The threat actor known as Storm-0249 appears to be reinventing itself. Once known mainly as an initial access broker, the group is now leaning into more advanced techniques, domain spoofing, DLL sideloading, and fileless PowerShell execution to push ransomware deeper into corporate networks.
According to a new analysis from ReliaQuest, these upgraded tactics make Storm-0249 far harder to spot. They help the group move quietly, maintain access, and keep security teams guessing while they prepare the ground for larger attacks.

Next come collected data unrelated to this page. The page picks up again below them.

===== src/rtl/bht_ctrl.sv =====
`default_nettype none
// ============================================================================
// Module   : bht_ctrl
// Purpose  : Access controller for the bimodal branch history table. Shares
//            the table's single access port between fetch-stage lookups and
//            resolve-stage counter updates. Updates are buffered in a small
//            in-order FIFO with an anti-starvation age counter. A per-domain
//            flush walk clears the table on a privilege-domain switch.
// Revision : 1.0 - initial release
// ----------------------------------------------------------------------------
// Build option:
//   BHT_CTRL_FLUSH_EN - compiles in the flush FSM, the domain-filtered FIFO
//                       drop and the walk index counter. When undefined,
//                       flush_done_o is a registered copy of flush_req_i,
//                       no clears are issued and the FIFO is never filtered.
// ----------------------------------------------------------------------------
// Ports:
//   clk_i, rst_ni        clock, asynchronous active-low reset
//   lkp_*                fetch lookup request / grant / registered response
//   upd_*                resolve update request, accepted into the FIFO
//   flush_*              single-cycle flush request, busy flag, done pulse
//   bht_*                array port: req/we/clr, index, bank, direction,
//                        target (combinational from FIFO head, walk index
//                        and the lookup inputs)
// ============================================================================

package bht_ctrl_pkg;
    typedef enum logic [1:0] {
        DOM_INIT = 2'd0,
        DOM_PRIV = 2'd1,
        DOM_USER = 2'd2
    } domain_t;
endpackage

`ifndef BHT_IDX_WIDTH
`define BHT_IDX_WIDTH 4
`endif

module bht_ctrl
    import bht_ctrl_pkg::*;
#(
    parameter int IDX_W   = `BHT_IDX_WIDTH,
    parameter int QDEPTH  = 4,
    parameter int AGE_MAX = 7
) (
    input  logic             clk_i,
    input  logic             rst_ni,

    input  logic             lkp_valid_i,
    input  logic [IDX_W-1:0] lkp_idx_i,
    input  domain_t          lkp_domain_i,
    output logic             lkp_ready_o,
    output logic             lkp_rsp_valid_o,

    input  logic             upd_valid_i,
    output logic             upd_ready_o,
    input  logic [IDX_W-1:0] upd_idx_i,
    input  logic             upd_taken_i,
    input  logic [31:0]      upd_targ_i,
    input  domain_t          upd_domain_i,

    input  logic             flush_req_i,
    input  domain_t          flush_domain_i,
    output logic             flush_busy_o,
    output logic             flush_done_o,

    output logic             bht_req_o,
    output logic             bht_we_o,
    output logic             bht_clr_o,
    output logic [IDX_W-1:0] bht_idx_o,
    output domain_t          bht_domain_o,
    output logic             bht_taken_o,
    output logic [31:0]      bht_targ_o
);

    localparam int c_CNT_W = $clog2(QDEPTH + 1);
    localparam int c_PTR_W = $clog2(QDEPTH);
    localparam int c_AGE_W = (AGE_MAX < 1) ? 1 : $clog2(AGE_MAX + 1);
    localparam logic [c_AGE_W-1:0] c_AGE_LIM = c_AGE_W'(AGE_MAX);
    localparam logic [c_CNT_W-1:0] c_FULL    = c_CNT_W'(QDEPTH);

    typedef enum logic [1:0] {
        ST_IDLE = 2'd0,
        ST_WALK = 2'd1,
        ST_DONE = 2'd2
    } state_t;

    typedef struct packed {
        logic [IDX_W-1:0] idx;
        logic             taken;
        logic [31:0]      targ;
        domain_t          domain;
    } upd_entry_t;

    // ------------------------------------------------------------------
    // Update FIFO storage: a shift-register queue, head always at slot 0,
    // so that the flush filter can compact survivors in order.
    // ------------------------------------------------------------------
    upd_entry_t           r_fifo [QDEPTH];
    logic [c_CNT_W-1:0]   r_cnt;
    logic [c_AGE_W-1:0]   r_age;
    logic                 r_rsp_valid;

    upd_entry_t           w_fifo_nxt [QDEPTH];
    upd_entry_t           w_mid      [QDEPTH];
    logic [QDEPTH-1:0]    w_vld;
    logic [QDEPTH-1:0]    w_keep;
    logic [c_PTR_W-1:0]   w_pos;
    logic [c_CNT_W-1:0]   w_cnt_nxt;
    logic [c_CNT_W-1:0]   w_cnt_deq;
    logic [c_CNT_W-1:0]   w_cnt_enq;
    upd_entry_t           w_upd_entry;
    upd_entry_t           w_head;

    logic                 w_full;
    logic                 w_empty;
    logic                 w_force_drain;
    logic                 w_drain;
    logic                 w_lkp_grant;
    logic                 w_enq;

    // Flush-side signals, driven by whichever configuration is built.
    state_t               w_state;
    logic                 w_flush_start;
    logic                 w_busy;
    logic                 w_done;
    logic [IDX_W-1:0]     w_clr_idx;
    domain_t              w_clr_dom;

    assign w_full  = (r_cnt == c_FULL);
    assign w_empty = (r_cnt == '0);
    assign w_head  = r_fifo[0];

    assign w_upd_entry = '{idx: upd_idx_i, taken: upd_taken_i,
                           targ: upd_targ_i, domain: upd_domain_i};

    // ------------------------------------------------------------------
    // Arbitration: a full FIFO or an aged head beats a lookup; otherwise
    // lookups win and the FIFO drains only into idle cycles.
    // ------------------------------------------------------------------
    assign w_force_drain = !w_empty && (w_full || (r_age == c_AGE_LIM));
    assign w_lkp_grant   = (w_state == ST_IDLE) && lkp_valid_i && !w_force_drain;
    assign w_drain       = (w_state == ST_IDLE) && !w_empty &&
                           (w_force_drain || !lkp_valid_i);

    // No bypass when full: a same-cycle dequeue does not open a slot.
    assign upd_ready_o = !w_full && (w_state == ST_IDLE);
    assign w_enq       = upd_valid_i && upd_ready_o;
    assign lkp_ready_o = w_lkp_grant;

    assign w_cnt_deq = r_cnt - c_CNT_W'(w_drain);
    assign w_cnt_enq = w_cnt_deq + c_CNT_W'(w_enq);

    // Next FIFO contents: dequeue shift, then enqueue at the tail, then drop
    // entries of the domain being flushed and compact the survivors.
    always_comb begin
        for (int i = 0; i < QDEPTH; i++) begin
            w_mid[i] = r_fifo[i];
            if (w_drain) begin
                w_mid[i] = (i == QDEPTH - 1) ? '0 : r_fifo[(i + 1) % QDEPTH];
            end
            if (w_enq && (c_CNT_W'(i) == w_cnt_deq)) begin
                w_mid[i] = w_upd_entry;
            end
            w_vld[i]  = (c_CNT_W'(i) < w_cnt_enq);
            w_keep[i] = w_vld[i] &&
                        !(w_flush_start && (w_mid[i].domain == flush_domain_i));
        end

        w_pos     = '0;
        w_cnt_nxt = '0;
        for (int k = 0; k < QDEPTH; k++) begin
            w_fifo_nxt[k] = '0;
        end
        for (int i = 0; i < QDEPTH; i++) begin
            if (w_keep[i]) begin
                w_fifo_nxt[w_pos] = w_mid[i];
                w_pos             = w_pos + 1'b1;
                w_cnt_nxt         = w_cnt_nxt + 1'b1;
            end
        end
    end

    always_ff @(posedge clk_i or negedge rst_ni) begin
        if (!rst_ni) begin
            for (int i = 0; i < QDEPTH; i++) begin
                r_fifo[i] <= '0;
            end
            r_cnt <= '0;
        end else begin
            r_fifo <= w_fifo_nxt;
            r_cnt  <= w_cnt_nxt;
        end
    end

    // Age of the head: counts cycles the head waits, saturating at the limit
    // that forces a drain; restarts with every new head.
    always_ff @(posedge clk_i or negedge rst_ni) begin
        if (!rst_ni) begin
            r_age <= '0;
        end else if (w_empty || w_drain) begin
            r_age <= '0;
        end else if (r_age != c_AGE_LIM) begin
            r_age <= r_age + 1'b1;
        end
    end

    // The array returns read data one cycle after the access.
    always_ff @(posedge clk_i or negedge rst_ni) begin
        if (!rst_ni) begin
            r_rsp_valid <= 1'b0;
        end else begin
            r_rsp_valid <= w_lkp_grant;
        end
    end
    assign lkp_rsp_valid_o = r_rsp_valid;

`ifdef BHT_CTRL_FLUSH_EN
    // ------------------------------------------------------------------
    // Flush FSM: IDLE -> WALK (one clear per index) -> DONE -> IDLE.
    // ------------------------------------------------------------------
    state_t           r_state;
    state_t           w_state_nxt;
    logic [IDX_W-1:0] r_widx;
    logic [IDX_W-1:0] w_widx_nxt;
    domain_t          r_fdom;
    domain_t          w_fdom_nxt;

    always_ff @(posedge clk_i or negedge rst_ni) begin
        if (!rst_ni) begin
            r_state <= ST_IDLE;
            r_widx  <= '0;
            r_fdom  <= DOM_INIT;
        end else begin
            r_state <= w_state_nxt;
            r_widx  <= w_widx_nxt;
            r_fdom  <= w_fdom_nxt;
        end
    end

    always_comb begin
        w_state_nxt   = r_state;
        w_widx_nxt    = r_widx;
        w_fdom_nxt    = r_fdom;
        w_flush_start = 1'b0;
        w_busy        = 1'b0;
        w_done        = 1'b0;
        case (r_state)
            ST_IDLE: begin
                if (flush_req_i) begin
                    if ((flush_domain_i == DOM_PRIV) || (flush_domain_i == DOM_USER)) begin
                        w_state_nxt   = ST_WALK;
                        w_flush_start = 1'b1;
                        w_widx_nxt    = '0;
                        w_fdom_nxt    = flush_domain_i;
                    end else begin
                        // Nothing to clear: acknowledge straight away.
                        w_state_nxt = ST_DONE;
                    end
                end
            end
            ST_WALK: begin
                w_busy     = 1'b1;
                w_widx_nxt = r_widx + 1'b1;
                if (r_widx == '1) begin
                    w_state_nxt = ST_DONE;
                end
            end
            ST_DONE: begin
                w_done      = 1'b1;
                w_state_nxt = ST_IDLE;
            end
            default: begin
                w_state_nxt = ST_IDLE;
            end
        endcase
    end

    assign w_state   = r_state;
    assign w_clr_idx = r_widx;
    assign w_clr_dom = r_fdom;
`else
    // Flush support not built: acknowledge every request one cycle later so
    // that requesters never wait forever.
    logic r_done;

    always_ff @(posedge clk_i or negedge rst_ni) begin
        if (!rst_ni) begin
            r_done <= 1'b0;
        end else begin
            r_done <= flush_req_i;
        end
    end

    assign w_state       = ST_IDLE;
    assign w_flush_start = 1'b0;
    assign w_busy        = 1'b0;
    assign w_done        = r_done;
    assign w_clr_idx     = '0;
    assign w_clr_dom     = DOM_INIT;
`endif

    assign flush_busy_o = w_busy;
    assign flush_done_o = w_done;

    // ------------------------------------------------------------------
    // Array port mux: walk clear, FIFO drain, or lookup read.
    // ------------------------------------------------------------------
    always_comb begin
        bht_req_o    = 1'b0;
        bht_we_o     = 1'b0;
        bht_clr_o    = 1'b0;
        bht_idx_o    = '0;
        bht_domain_o = DOM_INIT;
        bht_taken_o  = 1'b0;
        bht_targ_o   = '0;
        if (w_state == ST_WALK) begin
            bht_req_o    = 1'b1;
            bht_we_o     = 1'b1;
            bht_clr_o    = 1'b1;
            bht_idx_o    = w_clr_idx;
            bht_domain_o = w_clr_dom;
        end else if (w_drain) begin
            bht_req_o    = 1'b1;
            bht_we_o     = 1'b1;
            bht_idx_o    = w_head.idx;
            bht_domain_o = w_head.domain;
            bht_taken_o  = w_head.taken;
            bht_targ_o   = w_head.targ;
        end else if (w_lkp_grant) begin
            bht_req_o    = 1'b1;
            bht_idx_o    = lkp_idx_i;
            bht_domain_o = lkp_domain_i;
        end
    end

endmodule

`default_nettype wire


===== config.mk =====
export PLATFORM = sky130hd
export DESIGN_NAME = bht_ctrl
export DESIGN_NICKNAME = d
export VERILOG_FILES = /design/src/rtl/bht_ctrl.sv
export SDC_FILE = /design/constraint.sdc
export NUM_CORES = 1
export LEC_CHECK = 0
export CORE_MARGIN = 4
export CORE_UTILIZATION = 36
export CTS_CLUSTER_DIAMETER = 80
export CTS_CLUSTER_SIZE = 8
export DETAILED_ROUTE_END_ITERATION = 7
export PLACE_DENSITY = 0.68
export SLEW_MARGIN = 20
export SYNTH_ARGS = -nofsm -noshare
export SYNTH_HDL_FRONTEND = slang
export SYNTH_SLANG_ARGS = --single-unit

===== constraint.sdc =====
create_clock -name clk_i -period 4 [get_ports clk_i]
set_clock_uncertainty 0.2 [all_clocks]
set_input_delay 0.4 -clock clk_i [delete_from_list [all_inputs] [get_ports clk_i]]
set_output_delay 0.4 -clock clk_i [all_outputs]
set_load 0.05 [all_outputs]

==> metrics.txt <==
status finished, final reports clean; max cap viols 0; Peak VDD IR 0.602 mV; total core area 21200 µm²; Worst setup SP type flop; sequential power share 0.269; Iter 0 DRT Violations 625; worst skew pair latency 0.43 ns; sw frac 0.444; commonest non-fill, non-tap cell in the layout nand2_1; Power Dens Cells 800 nW/µm²; GR Overflow Total 0; Pre-Repair DR Iteration Count 5; CP endpoint kind output pin; Crit path largest cell delay 0.39 ns; clock power share 0.221; CP Cell Sequence ha_1 -> ha_1 -> nand2b_1 -> nor2_1 -> or2_4 -> buf_6 -> inv_4 -> buf_4 -> a22o_1 -> buf_12; Distinct cells, synth 34; H-tree Lvls 4; Pint 4.50 mW; I/O pins 99; wire per inst 17.0 µm; first-pass GRT wire length 33.4 mm; Post-CTS Setup Bufs 0; dpl hpwl 12.5 mm; die footprint 24100 µm²; Max Freq 270 MHz; Worst path most repeated cell ha_1; CTS sink cnt 164; crit path buf inv count 4; DR vias 6589; setup violators final 0; final setup TNS 0 ns; pre-CTS setup slack 0.429 ns; Post-Route Utilization 0.478; Switch Pwr 3.59 mW; synthesized area per cell 9.20 µm²; Seq cells post-synth 164; Clock Path Buffers 2; CTS tree done; Tightest Hold Check Type in2reg; global placement routability congestion 0.757; layout cells sized above 1 0.123; Sequential Area 4100 µm²; Setup WS post-layout 0.297 ns; die height 155 µm; vias in the first global route 6243; reg2reg setup slack 0.40 ns; Core Rows 53; area grow syn2layout 29.7%; Top Family by Delay on Critical Path buffers and inverters; largest net degree at the start of global routing 64; drt drc 0; commonest non-fill, non-tap cells in the layout nand2_1, dfrtp_1, nor2_1; sequential share of the synthesized area 0.527; synth warn 0; initial antenna violation count 0; Final #Nets 963; I/O Buffers 94; Post-Synthesis Cells 847; max_slew headroom 0.433; min Tclk post-route 3.70 ns; Routed Antenna Nets 0; Fillers 1925; GR Util All Layers 0.170; initial core utilization 0.368; final slew viol count 0; CTS clk-pin slew, worst paths 0.07 ns; period utilisation layout 0.926; P_leak 4.24 nW; crit path max fanout 57; DIE WIDTH 155 µm; Via density 5.51; area of the multi-input gates 3360 µm²; total wire length 20.3 mm; Comb pwr share 0.510; Slew @ Worst Pin 0.848 ns; RSZ-0062 raised after global routing false; worst-path cell with the longest stage delay dfrtp_1; CP Class reg2out; Final Hold Fails 0; crit path DAT 3.10 ns; Worst Path Required 3.40 ns; Root Buffer clkbuf_16; CTS buffer count 17; # diodes 0; Synth Cell Area 7790 µm²
cells in the mapped netlist (all sizes together):
library cell / number / area (µm²)
a211oi: 1 / 7.51
nor3: 3 / 15.0
nand3b: 1 / 7.51
a21boi: 1 / 7.51
nand2: 239 / 897
or2: 2 / 12.5
buf: 42 / 233
dfrtp: 164 / 4100
inv: 3 / 11.3
a21oi: 3 / 15.0
a221oi: 1 / 15.0
nand3: 2 / 10.0
conb: 1 / 3.75
xor2: 1 / 16.3
mux2i: 1 / 10.0
nand2b: 2 / 12.5
and3: 3 / 18.8
ha: 3 / 37.5
a21bo: 2 / 20.0
clkbuf: 40 / 150
a22o: 45 / 394
a31o: 1 / 8.76
o2111ai: 1 / 8.76
nor2: 123 / 462
and2: 35 / 219
xnor2: 3 / 26.3
nor2b: 1 / 6.26
o211ai: 2 / 15.0
a311oi: 118 / 1030
o21ai: 3 / 15.0
repair_timing:
action | CTS | global route
hold endpoints to repair | 55 | 0
setup endpoints to repair | 0 | 23
gates resized for setup | 0 | 1
hold buffers | 1 | 0
cell families after synthesis:
logic type | synth area share
compound gates | 0.198
fa+ha+maj | 0.00482
mux | 0.00128
other cells | 0.000481
buf+inv | 0.0506
simple gates | 0.213
flops | 0.527
xor+xnor | 0.00546
worst paths after layout:
check / startpoint / to / depth (start not counted)
setup / recovery: r_age[0] / bht_idx_o[1] / 10
hold / removal: flush_req_i / flush_done_o / 1
setup reg to reg: r_age[0] / r_fifo[77] / 12
hold reg to reg: r_age[0] / r_age[0] / 1
max in group asynchronous: rst_ni / r_fifo[146] / 3
min in group asynchronous: rst_ni / r_fifo[91] / 2
final cells by class:
cell class,count,area share
clock inverter,14,0.0209
sequential,164,0.406
tap,275,0.0340
inverter,3,0.00136
timing repair buffer,123,0.162
multi-input combinational,599,0.333
clock buffer,18,0.0425
sequential cells by signal, indices dropped and copies added (netlist names):
| register | cells |
|---|---|
| r_fifo | 156 |
| flush_done_o | 1 |
| lkp_rsp_valid_o | 1 |
| r_cnt | 3 |
| r_age | 3 |
per-layer routing:
| layer | track usage | vias up | part of all wire |
|---|---|---|---|
| met5 | 0 | - | 0 |
| met4 | 0.0467 | 0 | 0.012 |
| met3 | 0.0384 | 23 | 0.062 |
| met2 | 0.268 | 217 | 0.48 |
| met1 | 0.238 | 3257 | 0.45 |
| li1 | - | 3092 | - |
worst register-to-register path: cells and delay by family (launching register included):
family                   cells  cell delay (ns)
buffers and inverters        1             0.33
AND/OR/NAND/NOR              4             0.57
AO/OA/AOI/OAI                4             1.25
flip-flops                   1             0.39
adder cells (fa/ha/maj)      3             0.72
stage by stage:
| stage | area, µm² | hold slack [ns] | std cells | power (mW) |
|---|---|---|---|---|
| after global routing | 10100 | 0.220 | 1196 | 8.57 |
| final | 10100 | 0.211 | 1196 | 8.09 |
| after CTS | 10100 | 0.198 | 1196 | 8.15 |
| after detailed placement | 9450 | 0.214 | 1163 | 6.33 |
| after floorplan | 7800 | -0.0956 | 848 | 4.78 |
| after global placement | 9450 | 0.214 | 1163 | 6.27 |
power by group through the flow:
| stage | logic [mW] | registers, mW | clock network (mW) |
|---|---|---|---|
| 6_report | 4.13 | 2.18 | 1.79 |
| 5_1_grt | 4.46 | 2.21 | 1.90 |
| 4_1_cts | 4.15 | 2.17 | 1.83 |
| 3_5_place_dp | 4.13 | 2.20 | 0 |
| 3_3_place_gp | 4.08 | 2.19 | 0 |
| 2_1_floorplan | 2.64 | 2.14 | 0 |
Power figures use the tool's default switching activity.
==> edit 1 (same flow settings) <==
`AGE_MAX`: 7 -> 6.
--- a/src/rtl/bht_ctrl.sv
+++ b/src/rtl/bht_ctrl.sv
@@ -43,3 +43,3 @@
     parameter int QDEPTH  = 4,
-    parameter int AGE_MAX = 7
+    parameter int AGE_MAX = 6
 ) (
Function: no difference found for any inputs over 4 cycles, from zero or initial values and one cycle with rst_ni low; that may be too few to reach the edited logic, so the function may still have changed.
==> edit 1 against the unedited design <==
  * Global-route usage fell by 0.71 points
  * Count of clock-buffer cells in the layout up 2
  * Largest power group unchanged
  * Non-clock buffer count decreased by 7
  * Sequential cell count did not move
  * Routed wire length shrank 2.5%
  * Final area decreased by 3.5%
  * Area after synthesis grew 4.1%
  * Setup slack improved by 140 ps
  * Via count is 5.8% lower
  * Total power grew 3.5%
  * Largest cell class unchanged
==> edit 1: results (changes against the unedited design) <==
| Metric | Value |
|---|---|
| Reg2Reg Launch Point | `r_cnt[0]` |
| Worst r2r path cells | `9 (-3)` |
| Seq/total area | `42.1% (+1.5 points)` |
| Hold_buf cts | `1 (unchanged)` |
| Overall Global Routing Usage | `16.3% (-0.71 points)` |
| Gate Count Post-Synth | `809 (-4.5%)` |
| Cell count after placement | `1130 (-2.8%)` |
| Arrival time worst endpoint | `3680 ps (+580 ps)` |
| Clk slew on worst S/H paths | `70 ps (about the same)` |
| Status | `complete, no violations` |
| Setup CP Type | `reg2reg` |
| Via/cell ratio | `5.34 (-3.1%)` |
| Non-clock buffer count | `116 (-5.7%)` |
| Area occupied by multi-input gates | `3650 um2 (+8.6%)` |
| GP Congestion | `0.787 (+3.9%)` |
| Layout cells sized above 1 | `12.5% (+0.20 points)` |
| Crit Path Max Fanout | `38 (-33%)` |
| Clk pwr | `1560 uW (-13%)` |
| Synth unique cells | `45 (+32%)` |
| CP max-delay cell | `or3_1` |
| Critical path's largest stage delay | `530 ps (+140 ps)` |
| Leading post-synthesis cells by cell area | `dfrtp_1 51%, o211a_1 9.6%, nand2_1 7.9%` |
| DR iter-0 viols | `356 (-43%)` |
| Clock Latency Late Sink | `430 ps (about the same)` |
| Largest net degree at the start of global routing | `81 (+27%)` |
| Multi-input gates | `566 (-5.5%)` |
| Setup WS post-layout | `436 ps (+139 ps)` |
| Min-delay worst type | `in2reg` |
| Buffer share of cell area | `10.9% (-5.3 points)` |
| Worst reg2reg endpoint | `r_fifo[115]` |
| Commonest cells post-synth | `171 x nand2_1, 164 x dfrtp_1, 79 x nand3_1` |
| Sw power | `3810 uW (+6.2%)` |
| Leak | `0.00521 uW (+23%)` |
| Register area share after synthesis | `50.6% (-2.1 points)` |
| First-pass GRT wire length | `32.7 mm (-1.8%)` |
| Drt wl/cell | `17.1 um (+0.34%)` |
| Design Area, Final | `9750 um2 (-3.5%)` |
| Non-filler cells, final | `1162 (-2.8%)` |
| Cell Area, Placed | `9190 um2 (-2.8%)` |
| Final nets | `925 (-3.9%)` |
| Worst vdd ir | `0.000532 V (-12%)` |
| Vias in the first global route | `6253 (+0.16%)` |
| Inverters | `5 (+2)` |
| Worst hold slack | `211 ps (-0.127 ps)` |
| Fillers | `2088 (+8.5%)` |
| DP HPWL | `11.7 mm (-6.3%)` |
| Slew margin rel. | `38.4% (-4.9 points)` |
| Clock buffers | `20 (+2)` |
| Die area | `25000 um2 (+3.9%)` |
| Clock-cell share | `5.68% (-0.65 points)` |
| Worst slack, placed | `172 ps (-258 ps)` |
| P_comb | `4400 uW (+6.5%)` |
| P_int | `4560 uW (+1.2%)` |
==> edit 1: cell count changes after synthesis, sizes merged, moves of 3 or more <==
cell and delta:
a211oi +40, a21oi -3, a22o -6, a311oi -118, buf +4, clkbuf -11
mux2i +38, nand2 -68, nand3 +77, nor2 -79, o211a +78, o21ai +5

Storm-0249 was first described by Microsoft in late 2024 as a broker selling access to compromised networks. Its customers included high-profile ransomware and extortion crews, such as Storm-0501. Earlier this year, Microsoft also linked the group to a phishing operation that used U.S. tax-themed lures to deliver malware strains like Latrodectus and Brute Ratel C4 tools designed specifically for post-exploitation work.
The goal in those earlier campaigns was straightforward: stay inside an enterprise long enough to sell access to ransomware groups who want a fast, reliable way into their victims.
ReliaQuest’s latest findings suggest the group is now taking a more hands-on approach.
Upgraded Social Engineering
Instead of broad phishing waves, Storm-0249 has begun using ClickFix, a social-engineering trick that prompts a victim to run what appears to be a harmless command in the Windows Run dialog. The victim thinks they’re fixing a software issue; in reality, they’re launching the attacker’s initial payload.
In this case, the command calls curl.exe a perfectly legitimate Windows tool to download a PowerShell script from a URL disguised to look like a Microsoft domain:
sgcipl[.]com/us.microsoft.com/bdo/
The downloaded script runs filelessly, meaning nothing obvious lands on disk. That makes it much harder for antivirus tools to flag.
The script then triggers a malicious MSI installer that runs with SYSTEM-level privileges. Once installed, it places a tampered SentinelOne DLL (SentinelAgentCore.dll) and a legitimate SentinelAgentWorker.exe in the victim’s AppData folder. When the real executable runs, it quietly sideloads the trojanized DLL instead of SentinelOne’s actual component.
From there, the rogue DLL sets up encrypted communication with a command-and-control server.
Blending In With Windows
Storm-0249 doesn’t stop with stealthy delivery. The group also uses standard Windows administration tools, reg.exe, findstr.exe, and others to pull system identifiers like MachineGuid. These details are used to prepare systems for ransomware deployment, and because the commands run under the trusted SentinelOne process, most security tools simply don’t question them.
ReliaQuest points out that this marks a noticeable shift: the group is relying less on high-volume phishing and more on precision intrusions that take advantage of trust in signed processes and well-known security products.
Preparing for Ransomware Affiliates
The reconnaissance step isn’t random. MachineGuid, for example, is a critical value for many ransomware crews. Groups like LockBit and ALPHV use it to bind encryption keys to individual systems. That binding ensures that even if defenders manage to get their hands on the ransomware binary or reverse-engineer the encryption routine, they still can’t decrypt the victim’s files without the attacker’s private key.
In other words, Storm-0249 isn’t just stealing access anymore, it’s building a cleaner, more reliable pipeline straight into ransomware operations.